Whenever the word "wire" appears in a line of the data below, copy that line.

Saved entries:
====

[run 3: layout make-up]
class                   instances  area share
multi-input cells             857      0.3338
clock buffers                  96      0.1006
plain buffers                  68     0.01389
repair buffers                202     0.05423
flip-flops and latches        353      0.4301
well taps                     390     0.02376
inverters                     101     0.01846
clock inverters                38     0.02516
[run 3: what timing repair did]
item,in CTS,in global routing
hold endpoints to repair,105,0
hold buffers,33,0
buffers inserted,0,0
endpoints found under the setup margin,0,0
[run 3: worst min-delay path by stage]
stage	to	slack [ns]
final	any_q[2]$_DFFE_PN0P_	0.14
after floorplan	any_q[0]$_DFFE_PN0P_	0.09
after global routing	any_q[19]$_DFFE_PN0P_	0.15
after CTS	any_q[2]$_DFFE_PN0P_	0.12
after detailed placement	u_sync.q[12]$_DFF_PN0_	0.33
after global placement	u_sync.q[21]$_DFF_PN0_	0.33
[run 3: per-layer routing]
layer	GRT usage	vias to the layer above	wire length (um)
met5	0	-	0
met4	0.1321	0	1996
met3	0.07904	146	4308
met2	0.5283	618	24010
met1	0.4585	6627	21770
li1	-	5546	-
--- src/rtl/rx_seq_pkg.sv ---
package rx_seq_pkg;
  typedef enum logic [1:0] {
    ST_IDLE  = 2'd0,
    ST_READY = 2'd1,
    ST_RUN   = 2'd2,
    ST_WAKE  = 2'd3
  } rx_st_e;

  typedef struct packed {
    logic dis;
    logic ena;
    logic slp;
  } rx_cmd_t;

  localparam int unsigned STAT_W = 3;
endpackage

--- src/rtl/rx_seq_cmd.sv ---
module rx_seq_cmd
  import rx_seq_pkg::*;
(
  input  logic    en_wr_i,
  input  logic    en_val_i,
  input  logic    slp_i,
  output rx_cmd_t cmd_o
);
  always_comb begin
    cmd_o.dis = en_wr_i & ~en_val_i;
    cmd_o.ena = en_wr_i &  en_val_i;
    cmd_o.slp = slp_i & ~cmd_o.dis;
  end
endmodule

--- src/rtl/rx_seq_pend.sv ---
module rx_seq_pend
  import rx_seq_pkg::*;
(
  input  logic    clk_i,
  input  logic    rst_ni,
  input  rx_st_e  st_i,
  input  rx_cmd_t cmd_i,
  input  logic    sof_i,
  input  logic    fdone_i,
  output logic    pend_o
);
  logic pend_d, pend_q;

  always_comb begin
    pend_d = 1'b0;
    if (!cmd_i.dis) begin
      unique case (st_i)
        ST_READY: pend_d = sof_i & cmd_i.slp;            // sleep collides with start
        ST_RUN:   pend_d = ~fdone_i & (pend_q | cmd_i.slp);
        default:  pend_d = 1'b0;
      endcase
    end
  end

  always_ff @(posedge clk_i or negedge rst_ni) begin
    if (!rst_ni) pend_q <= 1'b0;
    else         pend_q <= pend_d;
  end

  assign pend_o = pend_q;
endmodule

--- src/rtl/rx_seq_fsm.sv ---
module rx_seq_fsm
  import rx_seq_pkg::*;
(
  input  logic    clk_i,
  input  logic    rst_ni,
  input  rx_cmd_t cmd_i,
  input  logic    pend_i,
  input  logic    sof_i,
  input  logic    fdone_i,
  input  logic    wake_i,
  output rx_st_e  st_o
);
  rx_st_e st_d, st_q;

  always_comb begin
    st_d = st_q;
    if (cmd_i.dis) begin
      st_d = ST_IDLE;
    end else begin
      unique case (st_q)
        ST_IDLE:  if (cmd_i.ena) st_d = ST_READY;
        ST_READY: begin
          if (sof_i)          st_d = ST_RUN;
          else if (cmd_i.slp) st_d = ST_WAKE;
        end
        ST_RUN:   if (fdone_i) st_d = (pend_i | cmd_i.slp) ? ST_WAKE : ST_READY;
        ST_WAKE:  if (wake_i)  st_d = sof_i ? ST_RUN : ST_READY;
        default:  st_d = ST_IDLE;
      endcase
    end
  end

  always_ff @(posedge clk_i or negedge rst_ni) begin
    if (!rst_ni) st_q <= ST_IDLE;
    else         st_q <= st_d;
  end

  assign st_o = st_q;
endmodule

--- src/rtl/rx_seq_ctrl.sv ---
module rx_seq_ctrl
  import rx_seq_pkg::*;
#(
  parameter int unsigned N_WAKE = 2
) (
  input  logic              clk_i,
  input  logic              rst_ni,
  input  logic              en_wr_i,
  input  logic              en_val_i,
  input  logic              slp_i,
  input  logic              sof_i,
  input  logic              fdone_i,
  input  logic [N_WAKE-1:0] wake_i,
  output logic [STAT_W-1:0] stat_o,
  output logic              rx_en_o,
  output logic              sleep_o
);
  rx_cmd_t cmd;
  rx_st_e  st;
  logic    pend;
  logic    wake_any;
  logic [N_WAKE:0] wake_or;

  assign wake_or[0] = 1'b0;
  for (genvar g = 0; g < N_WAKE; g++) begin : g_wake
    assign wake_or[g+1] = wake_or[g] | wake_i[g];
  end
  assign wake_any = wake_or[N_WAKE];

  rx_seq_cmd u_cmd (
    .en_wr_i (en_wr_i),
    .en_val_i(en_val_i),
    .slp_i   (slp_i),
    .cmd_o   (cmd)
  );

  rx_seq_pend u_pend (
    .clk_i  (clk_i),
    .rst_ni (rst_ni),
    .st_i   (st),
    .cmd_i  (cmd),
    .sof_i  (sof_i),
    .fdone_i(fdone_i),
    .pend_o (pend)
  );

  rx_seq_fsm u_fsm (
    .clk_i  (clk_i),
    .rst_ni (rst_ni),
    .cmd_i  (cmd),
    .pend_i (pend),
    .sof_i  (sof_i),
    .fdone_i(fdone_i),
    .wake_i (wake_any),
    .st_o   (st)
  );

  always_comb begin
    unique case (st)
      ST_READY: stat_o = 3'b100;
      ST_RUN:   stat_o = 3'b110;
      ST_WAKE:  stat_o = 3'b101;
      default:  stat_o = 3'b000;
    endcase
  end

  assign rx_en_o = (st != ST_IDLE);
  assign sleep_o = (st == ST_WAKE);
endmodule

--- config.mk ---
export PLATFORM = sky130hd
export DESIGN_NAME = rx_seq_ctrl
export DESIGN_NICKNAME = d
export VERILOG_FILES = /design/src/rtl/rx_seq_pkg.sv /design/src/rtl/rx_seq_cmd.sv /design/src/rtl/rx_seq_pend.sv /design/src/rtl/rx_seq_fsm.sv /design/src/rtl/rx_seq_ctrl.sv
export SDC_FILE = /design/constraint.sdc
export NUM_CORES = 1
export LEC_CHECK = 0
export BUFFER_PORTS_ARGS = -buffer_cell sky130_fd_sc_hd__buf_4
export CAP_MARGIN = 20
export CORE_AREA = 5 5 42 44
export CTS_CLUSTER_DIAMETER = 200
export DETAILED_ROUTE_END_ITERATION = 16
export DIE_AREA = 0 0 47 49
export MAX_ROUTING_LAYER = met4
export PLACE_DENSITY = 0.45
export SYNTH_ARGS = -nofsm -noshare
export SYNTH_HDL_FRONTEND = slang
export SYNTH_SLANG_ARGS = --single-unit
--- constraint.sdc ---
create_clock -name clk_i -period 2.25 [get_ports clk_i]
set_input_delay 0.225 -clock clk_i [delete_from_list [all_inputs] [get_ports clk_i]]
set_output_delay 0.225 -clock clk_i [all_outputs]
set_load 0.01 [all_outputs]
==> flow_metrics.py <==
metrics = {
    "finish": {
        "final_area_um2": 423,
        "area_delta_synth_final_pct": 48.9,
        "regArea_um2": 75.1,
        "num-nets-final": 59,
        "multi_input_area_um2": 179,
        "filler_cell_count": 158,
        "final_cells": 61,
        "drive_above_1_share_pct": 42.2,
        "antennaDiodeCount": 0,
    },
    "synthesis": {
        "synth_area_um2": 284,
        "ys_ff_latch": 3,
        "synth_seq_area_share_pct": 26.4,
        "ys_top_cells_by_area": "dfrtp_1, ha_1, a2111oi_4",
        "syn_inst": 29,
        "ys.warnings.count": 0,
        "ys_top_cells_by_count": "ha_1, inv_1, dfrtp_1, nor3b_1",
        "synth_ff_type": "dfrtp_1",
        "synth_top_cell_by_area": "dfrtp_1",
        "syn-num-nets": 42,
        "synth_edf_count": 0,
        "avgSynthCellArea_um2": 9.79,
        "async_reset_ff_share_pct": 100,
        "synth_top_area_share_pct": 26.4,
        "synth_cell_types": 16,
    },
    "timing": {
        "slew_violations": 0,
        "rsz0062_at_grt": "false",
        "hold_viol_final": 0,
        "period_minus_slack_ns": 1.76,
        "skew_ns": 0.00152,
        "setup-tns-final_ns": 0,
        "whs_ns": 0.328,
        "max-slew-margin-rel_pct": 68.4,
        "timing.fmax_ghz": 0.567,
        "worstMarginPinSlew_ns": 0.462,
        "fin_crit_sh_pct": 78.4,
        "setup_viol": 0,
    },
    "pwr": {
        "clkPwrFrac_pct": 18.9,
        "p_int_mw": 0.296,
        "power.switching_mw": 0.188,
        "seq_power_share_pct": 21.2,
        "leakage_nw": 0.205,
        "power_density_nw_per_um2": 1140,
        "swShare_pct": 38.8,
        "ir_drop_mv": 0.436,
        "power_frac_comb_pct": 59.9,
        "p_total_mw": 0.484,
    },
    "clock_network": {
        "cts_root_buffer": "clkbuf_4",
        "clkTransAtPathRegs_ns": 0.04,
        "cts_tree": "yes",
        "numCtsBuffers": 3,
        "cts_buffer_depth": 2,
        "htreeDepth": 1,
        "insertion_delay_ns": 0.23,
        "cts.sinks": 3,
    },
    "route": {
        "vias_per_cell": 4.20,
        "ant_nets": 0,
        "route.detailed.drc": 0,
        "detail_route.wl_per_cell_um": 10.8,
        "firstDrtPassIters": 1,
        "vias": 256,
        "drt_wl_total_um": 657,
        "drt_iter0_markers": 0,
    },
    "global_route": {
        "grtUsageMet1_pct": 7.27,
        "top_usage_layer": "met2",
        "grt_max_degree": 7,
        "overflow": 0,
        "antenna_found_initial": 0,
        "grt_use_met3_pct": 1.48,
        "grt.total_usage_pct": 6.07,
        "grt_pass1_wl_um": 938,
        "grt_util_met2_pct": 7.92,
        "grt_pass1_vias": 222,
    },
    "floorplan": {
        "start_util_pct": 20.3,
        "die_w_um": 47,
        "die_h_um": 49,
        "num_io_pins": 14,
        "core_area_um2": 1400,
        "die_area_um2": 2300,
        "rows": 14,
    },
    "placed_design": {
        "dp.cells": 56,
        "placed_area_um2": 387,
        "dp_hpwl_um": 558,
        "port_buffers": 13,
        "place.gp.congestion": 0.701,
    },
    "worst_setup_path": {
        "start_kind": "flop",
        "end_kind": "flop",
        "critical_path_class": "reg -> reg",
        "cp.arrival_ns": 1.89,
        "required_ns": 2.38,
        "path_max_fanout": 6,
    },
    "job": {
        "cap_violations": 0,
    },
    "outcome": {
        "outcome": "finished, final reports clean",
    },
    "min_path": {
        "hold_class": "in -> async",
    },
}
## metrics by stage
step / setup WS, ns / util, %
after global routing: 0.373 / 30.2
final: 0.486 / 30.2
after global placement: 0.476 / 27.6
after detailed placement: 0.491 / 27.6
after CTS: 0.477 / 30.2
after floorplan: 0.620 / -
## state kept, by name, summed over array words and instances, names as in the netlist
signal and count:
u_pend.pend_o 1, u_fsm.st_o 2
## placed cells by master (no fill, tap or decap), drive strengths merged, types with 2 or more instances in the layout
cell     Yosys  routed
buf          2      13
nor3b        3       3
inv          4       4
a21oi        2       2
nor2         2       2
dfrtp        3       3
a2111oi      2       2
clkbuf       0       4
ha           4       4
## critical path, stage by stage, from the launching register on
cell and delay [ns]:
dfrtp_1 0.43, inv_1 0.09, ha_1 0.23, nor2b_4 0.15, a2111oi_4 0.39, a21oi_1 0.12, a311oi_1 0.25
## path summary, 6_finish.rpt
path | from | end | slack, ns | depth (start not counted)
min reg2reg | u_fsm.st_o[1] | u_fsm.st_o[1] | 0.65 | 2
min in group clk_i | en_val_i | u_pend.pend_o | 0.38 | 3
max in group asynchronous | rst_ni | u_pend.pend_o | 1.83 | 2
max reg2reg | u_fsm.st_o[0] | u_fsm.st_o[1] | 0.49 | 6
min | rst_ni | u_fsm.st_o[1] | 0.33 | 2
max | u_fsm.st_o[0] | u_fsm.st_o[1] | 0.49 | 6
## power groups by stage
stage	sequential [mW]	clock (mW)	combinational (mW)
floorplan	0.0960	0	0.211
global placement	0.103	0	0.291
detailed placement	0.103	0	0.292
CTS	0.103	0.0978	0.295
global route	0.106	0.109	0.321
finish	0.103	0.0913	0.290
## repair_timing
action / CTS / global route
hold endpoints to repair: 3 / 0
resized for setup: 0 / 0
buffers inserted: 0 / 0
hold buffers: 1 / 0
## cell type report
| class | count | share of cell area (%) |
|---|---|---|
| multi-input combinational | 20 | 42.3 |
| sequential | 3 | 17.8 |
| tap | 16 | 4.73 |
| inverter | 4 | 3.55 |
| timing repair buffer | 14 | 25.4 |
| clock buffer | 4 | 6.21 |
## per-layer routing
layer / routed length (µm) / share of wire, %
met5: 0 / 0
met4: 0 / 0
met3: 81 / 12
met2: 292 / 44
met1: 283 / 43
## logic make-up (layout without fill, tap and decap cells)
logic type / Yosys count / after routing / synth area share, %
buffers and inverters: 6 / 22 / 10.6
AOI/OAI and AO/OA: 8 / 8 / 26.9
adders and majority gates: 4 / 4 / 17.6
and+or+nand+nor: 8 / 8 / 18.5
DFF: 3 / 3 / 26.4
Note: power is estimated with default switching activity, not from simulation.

====

__Written solution__.
layer	GRT usage	vias to the layer above	wire length (um)
layer / routed length (µm) / share of wire, %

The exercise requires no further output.